How often do SSD drives fail?
Why SSDs Die a Sudden Death (and How to Deal with It)
In our previous article Life after Trim: Using Factory Access Mode for Imaging SSD Drives we only mentioned reliability of SSD drives briefly. As you may know, NAND flash memory can sustain a limited number of write operations. Manufacturers of today’s consumer SSD drives usually guarantee about 150 to 1200 write cycles before the warranty runs out. This can lead to the conclusion that a NAND flash cell can sustain up to 1200 write cycles, and that an SSD drive can actually survive more than a thousand complete rewrites regardless of other conditions. This, however, is not fully correct. Certain usage conditions and certain types of load can wear SSD drives significantly faster compared to their declared endurance. In this article, we’ll look why a perfectly healthy SSD drive with 98-99% remaining life can die a sudden death. We’ll also give recommendations on tools and approaches that can get the data back even if the SSD drive is corrupted or does not appear in the system.
NAND Flash Endurance: Expectations vs. Reality
Major SSD manufacturers such as Crucial and Samsung are offering 5-year limited warranties to their recent models. The manufacturers specify the maximum amount of data that can be written to an SSD drive during the warranty period.
For example, this is what Crucial and Samsung promise for their recent SSD series.
|Crucial MX500 (3D TLC) – TBW (Terabytes Written)||700TB||360TB||180TB||100TB|
|Samsung 860 EVO (3D TLC) – TBW (Terabytes Written)||1200TB||600TB||300TB||150TB|
|Samsung 860 PRO (3D MLC) – TBW (Terabytes Written)||2400TB||1200TB||600TB||300TB|
Independent researchers appear to confirm manufacturers’ stated endurance ratings. This TechReport test is fairly old, but their findings are consistent with the recent ongoing tests by 3DNews.ru. “All of the drives surpassed their official endurance specifications by writing hundreds of terabytes without issue. Delivering on the manufacturer-guaranteed write tolerance wouldn’t normally be cause for celebration, but the scale makes this achievement important”, concluded TechReport’s Geoff Gasior. Long-term testing of multiple SSD models performed by 3DNews suggests that even mid-range SSD drives can be overwritten many thousand times before their flash memory starts showing signs of degradation. This, however, does not explain why some users have their SSD drives fail well within their warranty periods after overwriting the SSD just 20 to 30 times (with 98-99% of the rated lifespan still remaining).

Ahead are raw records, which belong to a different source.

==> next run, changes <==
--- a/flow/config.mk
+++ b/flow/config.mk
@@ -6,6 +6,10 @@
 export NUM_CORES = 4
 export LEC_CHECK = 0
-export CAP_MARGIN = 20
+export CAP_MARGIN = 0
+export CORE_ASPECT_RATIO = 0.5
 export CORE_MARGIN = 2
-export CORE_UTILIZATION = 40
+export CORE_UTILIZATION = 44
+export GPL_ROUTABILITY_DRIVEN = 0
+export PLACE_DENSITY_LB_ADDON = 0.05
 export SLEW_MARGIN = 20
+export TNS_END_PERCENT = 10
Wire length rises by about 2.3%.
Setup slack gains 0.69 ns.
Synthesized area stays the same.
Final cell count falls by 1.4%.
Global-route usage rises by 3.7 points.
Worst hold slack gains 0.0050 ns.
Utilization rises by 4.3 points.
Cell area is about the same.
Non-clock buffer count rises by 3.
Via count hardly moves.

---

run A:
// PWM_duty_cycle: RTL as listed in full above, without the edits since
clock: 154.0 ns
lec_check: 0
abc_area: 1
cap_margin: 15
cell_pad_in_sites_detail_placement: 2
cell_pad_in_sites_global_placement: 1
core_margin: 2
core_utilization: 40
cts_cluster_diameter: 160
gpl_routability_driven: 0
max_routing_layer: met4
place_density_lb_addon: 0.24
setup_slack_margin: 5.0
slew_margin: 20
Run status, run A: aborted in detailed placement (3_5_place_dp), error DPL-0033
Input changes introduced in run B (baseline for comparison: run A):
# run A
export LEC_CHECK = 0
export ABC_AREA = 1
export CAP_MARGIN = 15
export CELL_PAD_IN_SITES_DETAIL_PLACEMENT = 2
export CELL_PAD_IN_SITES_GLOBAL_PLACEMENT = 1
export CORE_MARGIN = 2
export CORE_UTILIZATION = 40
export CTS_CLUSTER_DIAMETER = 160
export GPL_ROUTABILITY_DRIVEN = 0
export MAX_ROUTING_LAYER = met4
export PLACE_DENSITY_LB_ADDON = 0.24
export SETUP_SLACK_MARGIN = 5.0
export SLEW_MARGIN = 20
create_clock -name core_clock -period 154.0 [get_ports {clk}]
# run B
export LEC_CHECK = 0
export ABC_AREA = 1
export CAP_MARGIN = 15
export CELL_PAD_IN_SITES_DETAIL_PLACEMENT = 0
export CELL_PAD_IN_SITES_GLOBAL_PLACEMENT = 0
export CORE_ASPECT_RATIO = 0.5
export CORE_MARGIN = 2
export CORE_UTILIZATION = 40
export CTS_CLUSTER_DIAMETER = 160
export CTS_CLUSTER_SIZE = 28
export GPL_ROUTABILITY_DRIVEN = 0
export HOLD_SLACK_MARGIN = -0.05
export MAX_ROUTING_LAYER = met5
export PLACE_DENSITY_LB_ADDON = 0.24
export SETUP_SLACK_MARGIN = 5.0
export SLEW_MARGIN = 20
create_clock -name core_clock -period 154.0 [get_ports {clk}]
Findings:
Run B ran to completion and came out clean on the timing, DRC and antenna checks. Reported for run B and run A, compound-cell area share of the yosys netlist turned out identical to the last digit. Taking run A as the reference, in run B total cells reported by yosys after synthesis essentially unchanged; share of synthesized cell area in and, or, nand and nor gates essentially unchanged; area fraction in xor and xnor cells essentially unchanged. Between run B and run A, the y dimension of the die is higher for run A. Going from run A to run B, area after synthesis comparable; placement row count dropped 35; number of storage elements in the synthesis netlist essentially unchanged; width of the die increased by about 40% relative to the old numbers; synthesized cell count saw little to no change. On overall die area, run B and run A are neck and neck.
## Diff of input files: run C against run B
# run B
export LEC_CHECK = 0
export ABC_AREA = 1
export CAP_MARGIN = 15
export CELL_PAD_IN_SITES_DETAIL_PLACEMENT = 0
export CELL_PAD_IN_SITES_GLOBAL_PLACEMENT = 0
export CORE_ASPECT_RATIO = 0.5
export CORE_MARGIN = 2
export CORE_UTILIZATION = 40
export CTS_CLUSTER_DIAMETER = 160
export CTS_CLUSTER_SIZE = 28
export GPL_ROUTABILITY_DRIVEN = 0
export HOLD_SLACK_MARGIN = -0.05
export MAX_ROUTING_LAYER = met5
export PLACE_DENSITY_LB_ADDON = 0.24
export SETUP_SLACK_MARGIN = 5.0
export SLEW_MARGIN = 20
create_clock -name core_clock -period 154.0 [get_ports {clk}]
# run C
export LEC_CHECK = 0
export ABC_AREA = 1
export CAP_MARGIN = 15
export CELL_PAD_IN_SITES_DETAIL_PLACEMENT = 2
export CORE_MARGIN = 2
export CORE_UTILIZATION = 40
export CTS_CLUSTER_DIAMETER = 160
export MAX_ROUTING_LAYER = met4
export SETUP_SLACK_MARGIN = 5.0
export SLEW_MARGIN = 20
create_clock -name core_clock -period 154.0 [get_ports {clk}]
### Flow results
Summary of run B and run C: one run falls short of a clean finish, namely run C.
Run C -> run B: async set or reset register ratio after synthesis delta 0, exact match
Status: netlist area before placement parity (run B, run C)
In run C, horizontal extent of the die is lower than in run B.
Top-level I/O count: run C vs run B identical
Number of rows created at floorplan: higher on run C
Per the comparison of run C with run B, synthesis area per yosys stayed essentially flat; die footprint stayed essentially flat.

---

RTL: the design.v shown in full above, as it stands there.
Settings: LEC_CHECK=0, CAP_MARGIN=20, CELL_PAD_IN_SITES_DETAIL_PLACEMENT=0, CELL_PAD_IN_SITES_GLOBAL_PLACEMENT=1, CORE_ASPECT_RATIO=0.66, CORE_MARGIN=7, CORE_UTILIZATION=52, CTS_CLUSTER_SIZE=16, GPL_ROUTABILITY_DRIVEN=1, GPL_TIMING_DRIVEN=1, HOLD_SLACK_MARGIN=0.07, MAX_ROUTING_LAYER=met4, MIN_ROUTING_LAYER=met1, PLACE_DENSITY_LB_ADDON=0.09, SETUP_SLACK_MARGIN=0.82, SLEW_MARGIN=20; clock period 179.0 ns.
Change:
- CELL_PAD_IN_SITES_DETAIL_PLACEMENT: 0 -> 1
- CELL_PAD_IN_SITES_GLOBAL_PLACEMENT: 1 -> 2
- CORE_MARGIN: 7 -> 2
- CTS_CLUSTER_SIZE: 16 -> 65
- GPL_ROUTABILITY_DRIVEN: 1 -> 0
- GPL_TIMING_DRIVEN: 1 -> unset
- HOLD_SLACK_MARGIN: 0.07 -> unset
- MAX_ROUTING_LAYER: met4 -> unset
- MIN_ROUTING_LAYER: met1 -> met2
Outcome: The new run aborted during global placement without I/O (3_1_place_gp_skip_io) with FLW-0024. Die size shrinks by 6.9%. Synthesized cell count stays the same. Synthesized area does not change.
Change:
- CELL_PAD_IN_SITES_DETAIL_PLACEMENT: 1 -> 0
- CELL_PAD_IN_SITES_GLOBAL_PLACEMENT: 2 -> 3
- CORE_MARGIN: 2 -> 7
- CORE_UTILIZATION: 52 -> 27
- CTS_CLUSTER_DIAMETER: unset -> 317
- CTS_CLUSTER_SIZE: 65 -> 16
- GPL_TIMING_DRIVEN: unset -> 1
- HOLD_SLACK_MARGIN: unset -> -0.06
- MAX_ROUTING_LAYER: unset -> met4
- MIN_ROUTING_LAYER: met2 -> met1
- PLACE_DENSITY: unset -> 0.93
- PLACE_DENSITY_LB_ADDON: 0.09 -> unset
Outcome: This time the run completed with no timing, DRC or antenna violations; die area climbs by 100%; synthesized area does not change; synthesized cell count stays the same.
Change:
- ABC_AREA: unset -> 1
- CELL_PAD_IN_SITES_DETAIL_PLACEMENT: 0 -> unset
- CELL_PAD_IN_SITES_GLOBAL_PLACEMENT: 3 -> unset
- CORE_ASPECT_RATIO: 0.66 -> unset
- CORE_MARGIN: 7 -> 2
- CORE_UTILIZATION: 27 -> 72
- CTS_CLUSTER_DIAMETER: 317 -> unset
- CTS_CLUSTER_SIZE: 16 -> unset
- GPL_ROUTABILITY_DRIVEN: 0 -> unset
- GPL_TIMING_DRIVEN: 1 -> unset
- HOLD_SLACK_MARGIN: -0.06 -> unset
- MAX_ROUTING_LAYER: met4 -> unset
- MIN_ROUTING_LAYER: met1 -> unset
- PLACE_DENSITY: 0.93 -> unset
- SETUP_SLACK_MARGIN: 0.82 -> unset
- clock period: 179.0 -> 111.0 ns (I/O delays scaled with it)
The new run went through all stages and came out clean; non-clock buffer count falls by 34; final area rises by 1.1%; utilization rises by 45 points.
Design Cfu, start of the top module:
module Cfu (
    input               cmd_valid,
    output              cmd_ready,
    input      [9:0]    cmd_payload_function_id,
    input      [31:0]   cmd_payload_inputs_0,
    input      [31:0]   cmd_payload_inputs_1,
    output reg          rsp_valid,
    input               rsp_ready,
    output reg [31:0]   rsp_payload_outputs_0,
    input               reset,
    input               clk
);
    wire signed [15:0] prod_0, prod_1, prod_2, prod_3;
    assign prod_0 = ($signed(cmd_payload_inputs_0[7:0])) * $signed(cmd_payload_inputs_1[7:0]);
    assign prod_1 = ($signed(cmd_payload_inputs_0[15:8])) * $signed(cmd_payload_inputs_1[15:8]);
    assign prod_2 = ($signed(cmd_payload_inputs_0[23:16])) * $signed(cmd_payload_inputs_1[23:16]);
    assign prod_3 = ($signed(cmd_payload_inputs_0[31:24])) * $signed(cmd_payload_inputs_1[31:24]);
    wire signed [31:0] sum_prods;
    assign sum_prods = prod_0 + prod_1 + prod_2 + prod_3;
    assign cmd_ready = ~rsp_valid;   
    always @(posedge clk) begin
        if (reset) begin
            rsp_payload_outputs_0 <= 32'b0;
            rsp_valid <= 1'b0;
        end else if (rsp_valid) begin
                rsp_valid <= ~rsp_ready;
            end else if (cmd_valid) begin
                    rsp_valid <= 1'b1;
  ...
==> flow/config.mk <==
export PLATFORM = sky130hd
export DESIGN_NAME = Cfu
export DESIGN_NICKNAME = Cfu
export VERILOG_FILES = /design/flow/design.v
export SDC_FILE = /design/flow/constraint.sdc
export NUM_CORES = 4
export LEC_CHECK = 0
export CAP_MARGIN = 20
export CORE_MARGIN = 2
export CORE_UTILIZATION = 72
export CTS_CLUSTER_DIAMETER = 27
export CTS_CLUSTER_SIZE = 24
export PLACE_DENSITY_LB_ADDON = 0.19
export SLEW_MARGIN = 20
==> flow/constraint.sdc <==
create_clock -name core_clock -period 9.86 [get_ports {clk}]
set_input_delay 1.9720 -clock core_clock [delete_from_list [all_inputs] [get_ports {clk}]]
set_output_delay 1.9720 -clock core_clock [all_outputs]
set_load 0.01 [all_outputs]
run.sh (not shown) runs the stock make flow with config.mk's settings and CLKGATE_MAP_FILE=.
The first run finished with negative setup slack left.
==> v8 <==
==> flow/design.v <==
module division(input clk, input rst, input start, input [31:0] dividendo, divisor,
                output [31:0] cociente, residuo, output done);
reg [31:0] shift_register;
reg [31:0] pre_divisor;
reg [31:0] cont;
reg idle;                       
reg done_r;                     
reg [15:0] resta, pre_cocido, res, cocido;
always @ (posedge clk) begin
  done_r <= 1'b0;
  if (rst) begin
    idle = 1'b1;
  end else if (idle) begin
    if (start) begin
      cont = 32'b0;
      shift_register = {8'b0, dividendo[15:0]};
      pre_cocido = 16'b0;
      pre_divisor = divisor;
      shift_register = shift_register << 1;
      cont = cont + 1'b1;
      idle = 1'b0;
    end
  end else begin
    if (cont < 5'd17) begin
      if (shift_register[31:16] < pre_divisor[15:0]) begin
        pre_cocido = pre_cocido << 1;
      end else begin
        resta = shift_register[31:16] - pre_divisor[15:0];
        pre_cocido = pre_cocido << 1;
        pre_cocido[0] = 1'b1;
        shift_register[31:16] = resta;
      end
      shift_register = shift_register << 1;
      cont = cont + 1'b1;
    end else begin
      cocido = pre_cocido;
      res = shift_register[31:16]>>1;
      idle = 1'b1;
      done_r <= 1'b1;
    end
  end
end
assign cociente = {16'b0, cocido};
assign residuo = {16'b0, res};
assign done = done_r;
endmodule
==> flow/run.sh <==
#!/bin/bash
# the make line also repeats each setting of config.mk as NAME=value (left out here)
make -C /OpenROAD-flow-scripts/flow DESIGN_CONFIG=/design/flow/config.mk WORK_HOME=/design/flow/orfs CLKGATE_MAP_FILE= finish
==> flow/config.mk <==
export PLATFORM = sky130hd
export DESIGN_NAME = division
export DESIGN_NICKNAME = division
export VERILOG_FILES = /design/flow/design.v
export SDC_FILE = /design/flow/constraint.sdc
export NUM_CORES = 4
export LEC_CHECK = 0
export ABC_AREA = 1
export CAP_MARGIN = 20
export CORE_MARGIN = 2
export CORE_UTILIZATION = 72
export CTS_CLUSTER_DIAMETER = 94
export PLACE_DENSITY_LB_ADDON = 0.01
export SETUP_SLACK_MARGIN = 0.18
export SLEW_MARGIN = 20
==> flow/constraint.sdc <==
create_clock -name core_clock -period 2.55 [get_ports {clk}]
set_input_delay 0.5100 -clock core_clock [delete_from_list [all_inputs] [get_ports {clk}]]
set_output_delay 0.5100 -clock core_clock [all_outputs]
set_load 0.01 [all_outputs]
==> v31: changes against v8 <==
- CTS_CLUSTER_DIAMETER: 94 -> not set
- CTS_CLUSTER_SIZE: not set -> 74
- PLACE_DENSITY: not set -> 0.35
- PLACE_DENSITY_LB_ADDON: 0.01 -> not set
- SETUP_SLACK_MARGIN: 0.18 -> 0.64
==> flow/constraint.sdc (replaced) <==
create_clock -name core_clock -period 2.61 [get_ports {clk}]
set_input_delay 0.5220 -clock core_clock [delete_from_list [all_inputs] [get_ports {clk}]]
set_output_delay 0.5220 -clock core_clock [all_outputs]
set_load 0.01 [all_outputs]
==> v26: changes against v8 <==
- CORE_UTILIZATION: 72 -> 40
- CTS_CLUSTER_DIAMETER: 94 -> not set
- GPL_TIMING_DRIVEN: not set -> 0
- PLACE_DENSITY_LB_ADDON: 0.01 -> not set
- SETUP_SLACK_MARGIN: 0.18 -> not set
==> flow/constraint.sdc (replaced) <==
create_clock -name core_clock -period 2.94 [get_ports {clk}]
set_input_delay 0.5880 -clock core_clock [delete_from_list [all_inputs] [get_ports {clk}]]
set_output_delay 0.5880 -clock core_clock [all_outputs]
set_load 0.01 [all_outputs]
==> run summary <==
This note records the results obtained with Yosys and OpenROAD.

Outcome
The flow ran to the end and the layout has no timing, DRC or antenna violations.

Final layout
Measured on the final layout, the clock distribution area share stands at about 6.5%. The tally of filler cells in the layout is around 1,600. The end-of-flow core utilization is 50.92%. The layout report gives the register share of total cell area as between 40% and 50%.

Critical path
The worst setup path is captured at a register. Walking the critical path from launch to capture passes 6 cell instances. The startpoint class of the critical path is a register.

Clock network
The quantity of gates resized following cts is 0. The clock-pin slew on the worst setup and hold paths is approximately 0.060 ns.
That was v26.
==> run summary <==
This note records the results obtained with Yosys and OpenROAD.

Final layout
The tally of filler cells in the layout is ~510. The end-of-flow core utilization is between 80% and 90%. After layout the clock buffers and inverters come to around 6.5% of cell area. The sequential cell area share is 45.74%. Looking at the area split, the leading class of cells is sequential cells.

The layout has 18 clock buffers.

Critical path
The startpoint class of the critical path is a register. The critical path crosses 13 cells after its start point.

Clock network
The timing report gives the clock slew at the launch and capture registers of the worst setup and hold paths as roughly 0.06 ns. In this run, post-CTS repair resized a total of 0 instances. In this run the deepest clock path goes through 2 buffers.

Outcome
The run finished with no timing, DRC or antenna violations.

Drt
The count of antenna diodes in the layout is 0.
That was v8.
==> run summary <==
Summary of implementation figures.

Outcome
The run stopped with a tool error. Per the run summary, the flow got no further than 5_1_grt. The tool reported: "[ERROR GRT-0232] Routing congestion too high. Check the congestion heatmap in the GUI".

Floorplan
After floorplanning, the core was sized to cover 9639 um2. The x dimension of the die is between 100 and 150 um.

Global routing
Summed over all layers, the global routing overflow is between 300 and 400. Global routing consumed, on the met2 layer, 106.5% of the routing resources.

Clock network
The quantity of gates resized following cts is 32.

Logic synthesis
The synthesized netlist has a Yosys-reported chip area of 7077 um2. The XOR/XNOR share of the synthesized area is under 10%.

Placed design
The final HPWL from detailed placement is approximately 11 mm.
That was v31.

==> v10: inputs <==
RTL: the design.v shown in full above, as it stands there.
Settings: LEC_CHECK=0, ABC_AREA=1, CAP_MARGIN=20, CORE_MARGIN=2, CORE_UTILIZATION=72, CTS_CLUSTER_DIAMETER=373, CTS_CLUSTER_SIZE=100, PLACE_DENSITY=0.6, SLEW_MARGIN=20, TNS_END_PERCENT=5; clock period 4.78 ns.
run.sh (not shown) runs the stock make flow with config.mk's settings and CLKGATE_MAP_FILE=.
==> v2: changes against v10 <==
- ABC_AREA: 1 -> unset
- CORE_UTILIZATION: 72 -> 66
- CTS_CLUSTER_DIAMETER: 373 -> unset
- CTS_CLUSTER_SIZE: 100 -> unset
- PLACE_DENSITY: 0.6 -> unset
- SETUP_SLACK_MARGIN: unset -> -0.19
- TNS_END_PERCENT: 5 -> unset
==> flow/constraint.sdc (replaced) <==
create_clock -name core_clock -period 2.46 [get_ports {clk}]
set_input_delay 0.4920 -clock core_clock [delete_from_list [all_inputs] [get_ports {clk}]]
set_output_delay 0.4920 -clock core_clock [all_outputs]
set_load 0.01 [all_outputs]
==> qor summary <==
| metric | v2 | v10 |
|---|---|---|
| Run status | finished with violations | timing/DRC/antenna clean |
| Reasons for failing layout checks | setup timing | - |
| Worst Max-Slew Pin Slew | 0.506 ns | 1.11 ns |
| Combinational power share | 0.097 | 0.098 |
| Pre-Place Util | 0.678 | 0.734 |
| Global routing met1 resource utilization | 0.285 | 0.384 |
| Arithmetic-cell share of the synthesized area counting full adders, half adders and majority gates | 0.0393 | 0.0347 |
| Total clock network power | 2.51 mW | 1.24 mW |
| Relative max-transition margin | 0.662 | 0.263 |
| Post-layout util | 0.857 | 0.864 |
| Per-cell via count in the routed design | 5.52 | 5.57 |
| Seq share, synth | 0.613 | 0.540 |
| Number of antenna violations at the first check in global routing | 0 | 1 |
| Clk Latency, worst-skew pair | 0.52 ns | 0.54 ns |
| Sequential share of power | 0.453 | 0.466 |
| Worst min-delay path endpoint | cocido[14]$_DFFE_PP_ | cocido[15]$_DFFE_PP_ |
| Non-Clock Buffer Area Fraction | 0.134 | 0.0877 |
| Worst reg2reg path startpoint | shift_register[16]$_DFFE_PP_ | cont[19]$_SDFFCE_PP0P_ |
| Worst setup slack after layout | -0.0346 ns | 2.02 ns |
| Stage-log warning count | 61 | 63 |
| Worst path max stage delay | 0.36 ns | 0.73 ns |
| Synthesis-to-finish area growth | 26.4% | 17.7% |
| Area of the multi-input gates | 2180 um2 | 2600 um2 |
| Final hold slack | 0.440 ns | 0.419 ns |
| First drt pass iteration count | 4 | 6 |
| Final std cells w/o fill | 722 | 989 |
| Worst endpoint required time | 2.71 ns | 4.99 ns |
Power and IR drop assume default switching activity.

The thing is, today’s TLC flash cannot sustain thousands of write cycles without significant degradation. In fact, a typical cell can sustain 20 to 50 write/erase cycles before it starts leaking charge. Low-quality NAND flash can be less robust, while SLC caching can improve the number of write cycles, yet the end result is the same: a NAND cell becomes less reliable in retaining electrons.
So how do these numbers relate to manufacturers’ declared endurance of more than 1000 write cycles, and how reliable are those SSD drives after all? Let’s try to find out.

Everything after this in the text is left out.